=== AIM OF THE TASK ===
Copy out each line of the entries below in which the string "this" appears.

=== INFORMATION GIVEN ===
--- src/rtl/td4x_pkg.sv ---
// rtl/td4x_pkg.sv - shared opcode/state types and decode helper for the td4x core
package td4x_pkg;

  // Full 4-bit opcode space; every encoding not listed here decodes to OP_NOP
  typedef enum logic [3:0] {
    OP_ADD_A  = 4'h0,
    OP_MOV_AB = 4'h1,
    OP_IN_A   = 4'h2,
    OP_MOV_AI = 4'h3,
    OP_MOV_BA = 4'h4,
    OP_ADD_B  = 4'h5,
    OP_IN_B   = 4'h6,
    OP_MOV_BI = 4'h7,
    OP_NOP    = 4'h8,
    OP_OUT_B  = 4'h9,
    OP_OUT_I  = 4'hB,
    OP_JNC    = 4'hE,
    OP_JMP    = 4'hF
  } opcode_e;

  typedef enum logic [1:0] {
    ST_IDLE  = 2'd0,
    ST_FETCH = 2'd1,
    ST_EXEC  = 2'd2
  } state_e;

  localparam int OPC_W = 4;

  // Map a raw opcode field onto the enum, folding the unused encodings into NOP
  function automatic opcode_e decode_op(input logic [OPC_W-1:0] raw);
    case (raw)
      4'h8, 4'hA, 4'hC, 4'hD: decode_op = OP_NOP;
      default:                decode_op = opcode_e'(raw);
    endcase
  endfunction

endpackage

--- src/rtl/td4x_exec.sv ---
// rtl/td4x_exec.sv - combinational execute stage: next A/B/C/PC and output write
module td4x_exec
  import td4x_pkg::*;
#(
  parameter int DATA_W = 4,
  parameter int ADDR_W = 4
) (
  input  logic [DATA_W+3:0] ir_i,
  input  logic [DATA_W-1:0] a_i,
  input  logic [DATA_W-1:0] b_i,
  input  logic              c_i,
  input  logic [ADDR_W-1:0] pc_i,
  input  logic [DATA_W-1:0] in_data_i,
  output logic [DATA_W-1:0] a_o,
  output logic [DATA_W-1:0] b_o,
  output logic              c_o,
  output logic [ADDR_W-1:0] pc_o,
  output logic [DATA_W-1:0] out_o,
  output logic              out_we_o
);

  localparam logic [ADDR_W-1:0] PC_ONE = ADDR_W'(1);

  logic [DATA_W-1:0] imm;
  opcode_e           op;
  logic [DATA_W:0]   sum_a;
  logic [DATA_W:0]   sum_b;

  assign imm   = ir_i[DATA_W-1:0];
  assign op    = decode_op(ir_i[DATA_W+3:DATA_W]);
  // One extra bit on the adders captures the carry out of the MSB
  assign sum_a = {1'b0, a_i} + {1'b0, imm};
  assign sum_b = {1'b0, b_i} + {1'b0, imm};

  // Decode IR and compute the architectural state after this instruction
  always_comb begin
    a_o      = a_i;
    b_o      = b_i;
    c_o      = 1'b0;
    pc_o     = pc_i + PC_ONE;
    out_o    = b_i;
    out_we_o = 1'b0;
    case (op)
      OP_ADD_A: begin
        a_o = sum_a[DATA_W-1:0];
        c_o = sum_a[DATA_W];
      end
      OP_ADD_B: begin
        b_o = sum_b[DATA_W-1:0];
        c_o = sum_b[DATA_W];
      end
      OP_MOV_AB: a_o = b_i;
      OP_IN_A:   a_o = in_data_i;
      OP_MOV_AI: a_o = imm;
      OP_MOV_BA: b_o = a_i;
      OP_IN_B:   b_o = in_data_i;
      OP_MOV_BI: b_o = imm;
      OP_OUT_B:  out_we_o = 1'b1;
      OP_OUT_I: begin
        out_o    = imm;
        out_we_o = 1'b1;
      end
      OP_JNC: begin
        // c_i is the flag from before this instruction; c_o still clears
        if (!c_i) pc_o = imm[ADDR_W-1:0];
      end
      OP_JMP:  pc_o = imm[ADDR_W-1:0];
      default: ;
    endcase
  end

endmodule

--- src/rtl/td4x_core.sv ---
// rtl/td4x_core.sv - multi-cycle td4x CPU: fetch/execute FSM, state registers, I/O port
module td4x_core
  import td4x_pkg::*;
#(
  parameter int DATA_W = 4,
  parameter int ADDR_W = 4
) (
  input  logic              clk,
  input  logic              rst,
  input  logic              run,
  input  logic              step,
  output logic              halted,
  output logic              mem_req,
  output logic [ADDR_W-1:0] mem_addr,
  input  logic              mem_ack,
  input  logic [DATA_W+3:0] mem_rdata,
  input  logic [DATA_W-1:0] in_data,
  output logic [DATA_W-1:0] out_data,
  output logic              out_we,
  output logic [ADDR_W-1:0] pc_dbg
);

  state_e            state_q;
  logic [ADDR_W-1:0] pc_q;
  logic [DATA_W-1:0] a_q;
  logic [DATA_W-1:0] b_q;
  logic              c_q;
  logic [DATA_W+3:0] ir_q;
  logic [DATA_W-1:0] out_q;
  logic              out_we_q;
  logic              req_q;
  logic              halted_q;
  logic              single_q;

  logic [DATA_W-1:0] a_d;
  logic [DATA_W-1:0] b_d;
  logic              c_d;
  logic [ADDR_W-1:0] pc_d;
  logic [DATA_W-1:0] out_d;
  logic              out_wr_d;

  td4x_exec #(
    .DATA_W(DATA_W),
    .ADDR_W(ADDR_W)
  ) u_exec (
    .ir_i      (ir_q),
    .a_i       (a_q),
    .b_i       (b_q),
    .c_i       (c_q),
    .pc_i      (pc_q),
    .in_data_i (in_data),
    .a_o       (a_d),
    .b_o       (b_d),
    .c_o       (c_d),
    .pc_o      (pc_d),
    .out_o     (out_d),
    .out_we_o  (out_wr_d)
  );

  assign halted   = halted_q;
  assign mem_req  = req_q;
  assign mem_addr = pc_q;
  assign out_data = out_q;
  assign out_we   = out_we_q;
  assign pc_dbg   = pc_q;

  // Fetch/execute sequencer; req/halted are registered so they change only with state
  always_ff @(posedge clk or posedge rst) begin
    if (rst) begin
      state_q  <= ST_IDLE;
      pc_q     <= '0;
      a_q      <= '0;
      b_q      <= '0;
      c_q      <= 1'b0;
      ir_q     <= '0;
      out_q    <= '0;
      out_we_q <= 1'b0;
      req_q    <= 1'b0;
      halted_q <= 1'b1;
      single_q <= 1'b0;
    end else begin
      out_we_q <= 1'b0;
      case (state_q)
        ST_IDLE: begin
          // run has priority, so a step pulse while running is ignored
          if (run) begin
            state_q  <= ST_FETCH;
            req_q    <= 1'b1;
            halted_q <= 1'b0;
            single_q <= 1'b0;
          end else if (step) begin
            state_q  <= ST_FETCH;
            req_q    <= 1'b1;
            halted_q <= 1'b0;
            single_q <= 1'b1;
          end
        end
        ST_FETCH: begin
          // The request is held until acknowledged; it is never withdrawn here
          if (mem_ack) begin
            ir_q    <= mem_rdata;
            req_q   <= 1'b0;
            state_q <= ST_EXEC;
          end
        end
        ST_EXEC: begin
          a_q      <= a_d;
          b_q      <= b_d;
          c_q      <= c_d;
          pc_q     <= pc_d;
          single_q <= 1'b0;
          if (out_wr_d) begin
            out_q    <= out_d;
            out_we_q <= 1'b1;
          end
          if (single_q || !run) begin
            state_q  <= ST_IDLE;
            halted_q <= 1'b1;
          end else begin
            state_q <= ST_FETCH;
            req_q   <= 1'b1;
          end
        end
        default: begin
          state_q  <= ST_IDLE;
          req_q    <= 1'b0;
          halted_q <= 1'b1;
        end
      endcase
    end
  end

endmodule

=== TASK OUTPUT ===
  // Decode IR and compute the architectural state after this instruction
        // c_i is the flag from before this instruction; c_o still clears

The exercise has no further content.